* [Work order]
In the records below, find the line with "## run 3: worst paths after layout" and the line with "sequential | 14 | 45.3"; return exactly those lines and every line between them.

┄┄┄┄┄┄

`config.mk`:
```
export PLATFORM = sky130hd
export DESIGN_NAME = cv32e40x_xif_offload_ctrl
export DESIGN_NICKNAME = d
export VERILOG_FILES = /design/src/rtl/cv32e40x_xif_offload_ctrl.sv
export SDC_FILE = /design/constraint.sdc
export NUM_CORES = 1
export LEC_CHECK = 0
export ABC_AREA = 1
export BUFFER_PORTS_ARGS = -buffer_cell sky130_fd_sc_hd__buf_2
export CELL_PAD_IN_SITES_DETAIL_PLACEMENT = 1
export CELL_PAD_IN_SITES_GLOBAL_PLACEMENT = 1
export CORE_MARGIN = 2
export CORE_UTILIZATION = 38
export DETAILED_ROUTE_END_ITERATION = 8
export PLACE_DENSITY = 0.82
export SETUP_SLACK_MARGIN = 0.1
export SLEW_MARGIN = 10
export SYNTH_ARGS = -nofsm -noshare
export SYNTH_HDL_FRONTEND = slang
export SYNTH_SLANG_ARGS = --single-unit
```
`constraint.sdc`:
```
create_clock -name clk -period 4.5 [get_ports clk]
set_input_delay 0.45 -clock clk [delete_from_list [all_inputs] [get_ports clk]]
set_output_delay 0.45 -clock clk [all_outputs]
set_load 0.01 [all_outputs]
```
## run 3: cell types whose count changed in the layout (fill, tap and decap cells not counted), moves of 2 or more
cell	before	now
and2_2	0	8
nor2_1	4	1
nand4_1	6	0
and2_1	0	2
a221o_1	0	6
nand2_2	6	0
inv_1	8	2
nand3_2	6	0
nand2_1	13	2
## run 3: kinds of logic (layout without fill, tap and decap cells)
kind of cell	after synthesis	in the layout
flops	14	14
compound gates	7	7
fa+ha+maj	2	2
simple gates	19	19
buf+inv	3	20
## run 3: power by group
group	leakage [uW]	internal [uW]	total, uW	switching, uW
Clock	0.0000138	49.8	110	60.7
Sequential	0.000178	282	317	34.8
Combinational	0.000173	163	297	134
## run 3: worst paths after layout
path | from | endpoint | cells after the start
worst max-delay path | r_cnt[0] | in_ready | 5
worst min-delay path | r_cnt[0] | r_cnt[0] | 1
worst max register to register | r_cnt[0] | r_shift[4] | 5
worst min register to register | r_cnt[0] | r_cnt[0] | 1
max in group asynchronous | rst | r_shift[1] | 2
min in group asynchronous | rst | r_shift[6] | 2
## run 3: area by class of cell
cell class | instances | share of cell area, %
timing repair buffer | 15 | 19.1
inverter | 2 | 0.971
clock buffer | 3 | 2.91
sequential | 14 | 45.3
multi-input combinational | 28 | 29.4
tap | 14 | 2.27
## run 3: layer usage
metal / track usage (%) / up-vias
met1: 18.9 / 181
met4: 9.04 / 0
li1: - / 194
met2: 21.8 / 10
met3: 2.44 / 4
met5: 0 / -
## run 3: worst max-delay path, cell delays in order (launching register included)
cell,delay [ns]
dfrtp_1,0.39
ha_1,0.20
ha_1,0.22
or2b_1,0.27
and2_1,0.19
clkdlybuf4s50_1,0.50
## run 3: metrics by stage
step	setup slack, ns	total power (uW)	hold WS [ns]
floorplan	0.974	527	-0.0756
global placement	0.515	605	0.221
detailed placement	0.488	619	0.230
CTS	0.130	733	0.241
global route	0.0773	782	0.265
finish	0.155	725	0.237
`config.mk`:
```
export PLATFORM = sky130hd
export DESIGN_NAME = sync_lock_sequencer_flat
export DESIGN_NICKNAME = d
export VERILOG_FILES = /design/src/rtl/sync_lock_sequencer_pkg.sv /design/src/rtl/sync_lock_sequencer_if.sv /design/src/rtl/sync_lock_sequencer_interval_meter.sv /design/src/rtl/sync_lock_sequencer.sv /design/src/flat_wrapper.sv
export SDC_FILE = /design/constraint.sdc
export NUM_CORES = 1
export LEC_CHECK = 0
export ABC_AREA = 0
export BUFFER_PORTS_ARGS = -buffer_cell sky130_fd_sc_hd__buf_4
export CAP_MARGIN = 20
export CORE_MARGIN = 2
export CORE_UTILIZATION = 40
export DETAILED_ROUTE_END_ITERATION = 16
export PLACE_DENSITY_LB_ADDON = 0.15
export SYNTH_ARGS = -nofsm -noshare
export SYNTH_HDL_FRONTEND = slang
export SYNTH_SLANG_ARGS = --single-unit
```
`constraint.sdc`:
```
create_clock -name clk -period 4.3 [get_ports clk]
set_clock_uncertainty 0.05 [all_clocks]
set_input_delay 0.43 -clock clk [delete_from_list [all_inputs] [get_ports clk]]
set_output_delay 0.43 -clock clk [all_outputs]
set_load 0.02 [all_outputs]
```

┄┄┄┄┄┄

* [Task solution]
## run 3: worst paths after layout
path | from | endpoint | cells after the start
worst max-delay path | r_cnt[0] | in_ready | 5
worst min-delay path | r_cnt[0] | r_cnt[0] | 1
worst max register to register | r_cnt[0] | r_shift[4] | 5
worst min register to register | r_cnt[0] | r_cnt[0] | 1
max in group asynchronous | rst | r_shift[1] | 2
min in group asynchronous | rst | r_shift[6] | 2
## run 3: area by class of cell
cell class | instances | share of cell area, %
timing repair buffer | 15 | 19.1
inverter | 2 | 0.971
clock buffer | 3 | 2.91
sequential | 14 | 45.3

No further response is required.